The City of London has watched with a mixture of horror and smugness as the Indian medical exam scandal unfolds. Riots have erupted across major Indian cities after allegations that the National Eligibility cum Entrance Test (NEET) for medical school admissions was leaked and manipulated. The Indian rupee has weakened against the dollar as capital flight accelerates. This is a textbook case of what happens when institutional integrity is compromised.
For those of us who have navigated the corridors of the Square Mile for two decades, this event underscores a fundamental truth: trust is the currency of markets. When a nation’s qualification system is perceived as corrupt, the risk premium on its assets rises. The Indian stock market has already shed 5% in a week. Gilt yields in the UK, by contrast, remain stable. Foreign investors are seeking safer havens. The UK's education system, with its rigorous external examination boards and centuries-old traditions of academic independence, is now being hailed as the gold standard.
Let us not be naive. The UK's system is not perfect. Grade inflation has been a concern for years. Yet, compared to the chaos in India, where an estimated 20,000 candidates were allegedly given advance access to exam questions, our system looks like a fortress. The cost of this scandal to India will be measured in lost talent, brain drain, and diminished foreign direct investment. The Indian government has deployed paramilitary forces to quell protests that have left 12 dead and hundreds injured. The fiscal cost is mounting.
The central bank, the Reserve Bank of India, is now in a bind. It must balance inflation targeting with the need to support a flagging currency. This is a scenario that should make any monetary policy hawk shudder. The UK's Bank of England, despite its own challenges with stubborn inflation, does not face the same crisis of credibility.

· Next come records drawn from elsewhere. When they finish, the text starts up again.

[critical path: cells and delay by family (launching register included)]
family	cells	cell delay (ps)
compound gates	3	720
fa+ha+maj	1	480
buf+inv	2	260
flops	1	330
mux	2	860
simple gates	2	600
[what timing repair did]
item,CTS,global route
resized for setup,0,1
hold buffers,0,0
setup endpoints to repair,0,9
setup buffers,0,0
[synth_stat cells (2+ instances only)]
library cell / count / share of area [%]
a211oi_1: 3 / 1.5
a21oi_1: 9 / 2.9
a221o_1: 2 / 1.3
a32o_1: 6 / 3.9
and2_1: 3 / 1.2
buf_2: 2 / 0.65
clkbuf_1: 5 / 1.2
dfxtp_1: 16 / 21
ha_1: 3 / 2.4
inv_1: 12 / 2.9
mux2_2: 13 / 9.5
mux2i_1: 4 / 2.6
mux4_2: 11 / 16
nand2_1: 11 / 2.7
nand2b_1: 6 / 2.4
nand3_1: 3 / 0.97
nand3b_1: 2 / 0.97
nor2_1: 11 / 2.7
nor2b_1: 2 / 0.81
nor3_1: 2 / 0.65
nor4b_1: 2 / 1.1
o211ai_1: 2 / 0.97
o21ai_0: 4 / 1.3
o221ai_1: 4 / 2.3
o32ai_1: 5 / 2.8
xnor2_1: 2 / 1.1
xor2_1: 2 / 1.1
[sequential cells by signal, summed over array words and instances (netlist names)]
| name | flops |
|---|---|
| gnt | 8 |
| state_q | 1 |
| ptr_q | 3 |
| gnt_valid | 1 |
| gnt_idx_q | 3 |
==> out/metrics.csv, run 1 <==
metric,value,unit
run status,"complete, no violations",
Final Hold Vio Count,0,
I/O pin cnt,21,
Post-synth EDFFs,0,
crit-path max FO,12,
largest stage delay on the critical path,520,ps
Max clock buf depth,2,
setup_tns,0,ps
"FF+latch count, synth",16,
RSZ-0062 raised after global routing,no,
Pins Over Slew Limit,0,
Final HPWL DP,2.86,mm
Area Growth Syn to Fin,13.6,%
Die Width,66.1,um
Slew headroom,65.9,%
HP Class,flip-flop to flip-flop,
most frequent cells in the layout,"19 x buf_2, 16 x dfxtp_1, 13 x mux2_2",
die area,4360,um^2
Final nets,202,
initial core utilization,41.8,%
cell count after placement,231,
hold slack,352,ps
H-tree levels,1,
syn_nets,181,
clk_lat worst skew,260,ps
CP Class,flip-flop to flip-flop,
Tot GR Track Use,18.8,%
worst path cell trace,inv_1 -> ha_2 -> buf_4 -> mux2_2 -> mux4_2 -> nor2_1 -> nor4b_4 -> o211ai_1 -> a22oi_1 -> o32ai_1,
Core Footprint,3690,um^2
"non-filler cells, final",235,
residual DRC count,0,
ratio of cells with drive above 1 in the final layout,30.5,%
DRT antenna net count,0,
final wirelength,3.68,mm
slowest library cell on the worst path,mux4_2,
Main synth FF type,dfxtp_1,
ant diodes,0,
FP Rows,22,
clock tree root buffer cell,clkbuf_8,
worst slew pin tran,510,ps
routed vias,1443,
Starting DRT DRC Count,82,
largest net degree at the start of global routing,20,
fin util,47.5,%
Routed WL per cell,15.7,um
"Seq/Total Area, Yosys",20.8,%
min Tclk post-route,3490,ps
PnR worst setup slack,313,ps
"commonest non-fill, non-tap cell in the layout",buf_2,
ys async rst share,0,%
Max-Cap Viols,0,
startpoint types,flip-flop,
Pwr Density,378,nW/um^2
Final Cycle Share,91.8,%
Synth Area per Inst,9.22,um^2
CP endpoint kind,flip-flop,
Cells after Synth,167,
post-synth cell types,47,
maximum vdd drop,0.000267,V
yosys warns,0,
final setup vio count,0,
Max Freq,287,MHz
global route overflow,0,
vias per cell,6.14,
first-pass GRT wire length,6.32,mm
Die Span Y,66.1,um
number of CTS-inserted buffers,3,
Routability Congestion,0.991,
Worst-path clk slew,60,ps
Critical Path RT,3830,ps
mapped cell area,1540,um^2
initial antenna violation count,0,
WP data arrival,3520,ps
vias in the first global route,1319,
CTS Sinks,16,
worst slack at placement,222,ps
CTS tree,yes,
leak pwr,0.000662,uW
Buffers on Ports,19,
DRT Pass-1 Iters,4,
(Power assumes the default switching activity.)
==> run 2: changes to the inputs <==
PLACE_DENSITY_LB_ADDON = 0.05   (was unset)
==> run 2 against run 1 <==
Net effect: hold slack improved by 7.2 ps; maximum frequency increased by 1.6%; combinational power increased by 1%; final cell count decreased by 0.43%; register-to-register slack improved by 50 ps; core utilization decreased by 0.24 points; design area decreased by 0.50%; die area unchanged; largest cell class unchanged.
===== config.mk =====
export PLATFORM = sky130hd
export DESIGN_NAME = axis_rx_fifo
export DESIGN_NICKNAME = d
export VERILOG_FILES = /design/src/rtl/axis_rx_fifo.sv
export SDC_FILE = /design/constraint.sdc
export NUM_CORES = 1
export LEC_CHECK = 0
export ABC_AREA = 0
export CORE_MARGIN = 3
export CORE_UTILIZATION = 55
export CTS_CLUSTER_DIAMETER = 150
export DETAILED_ROUTE_END_ITERATION = 10
export PLACE_DENSITY_LB_ADDON = 0.08
export SYNTH_ARGS = -nofsm -noshare
export SYNTH_HDL_FRONTEND = slang
export SYNTH_SLANG_ARGS = --single-unit

===== constraint.sdc =====
create_clock -name clk -period 4.4 [get_ports clk]
set_clock_uncertainty 0.1 [all_clocks]
set_input_delay 0.88 -clock clk [delete_from_list [all_inputs] [get_ports clk]]
set_output_delay 0.88 -clock clk [all_outputs]
set_load 0.005 [all_outputs]

===== src/rtl/axis_rx_fifo.sv =====
// Synchronous first-word-fall-through FIFO; head entry is always presented on rdData.
module axis_rx_fifo #(
  parameter int unsigned Width = 37,
  parameter int unsigned Depth = 16
) (
  input  logic                     clk,
  input  logic                     rstN,
  input  logic                     push,
  input  logic [Width-1:0]         wrData,
  input  logic                     pop,
  output logic [Width-1:0]         rdData,
  output logic                     full,
  output logic                     empty,
  output logic [$clog2(Depth):0]   count
);

  localparam int unsigned PtrW = $clog2(Depth);

  logic [Width-1:0] mem [Depth];
  logic [PtrW-1:0]  wrPtrQ, rdPtrQ;
  logic [PtrW:0]    countQ;
  logic             doPush, doPop;

  assign full   = (countQ == (PtrW + 1)'(Depth));
  assign empty  = (countQ == '0);
  assign doPush = push && !full;
  assign doPop  = pop && !empty;
  assign rdData = mem[rdPtrQ];
  assign count  = countQ;

  always_ff @(posedge clk) begin
    if (doPush) begin
      mem[wrPtrQ] <= wrData;
    end
  end

  // Depth is a power of two, so pointer overflow is the wrap.
  always_ff @(posedge clk or negedge rstN) begin
    if (!rstN) begin
      wrPtrQ <= '0;
      rdPtrQ <= '0;
      countQ <= '0;
    end else begin
      if (doPush) begin
        wrPtrQ <= wrPtrQ + 1'b1;
      end
      if (doPop) begin
        rdPtrQ <= rdPtrQ + 1'b1;
      end
      case ({doPush, doPop})
        2'b10:   countQ <= countQ + 1'b1;
        2'b01:   countQ <= countQ - 1'b1;
        default: countQ <= countQ;
      endcase
    end
  end

endmodule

For investors, the lesson is clear: institutions matter. Education, like fiscal policy, is a signal of a nation's governance quality. When that signal becomes noise, markets punish severely. The UK must not rest on its laurels. We must ensure our own educational standards remain beyond reproach. Otherwise, we risk the same fate. The riots in India are a warning to all advanced economies. Trust is fragile. Once broken, it takes years to rebuild. And in the meantime, the bottom line suffers.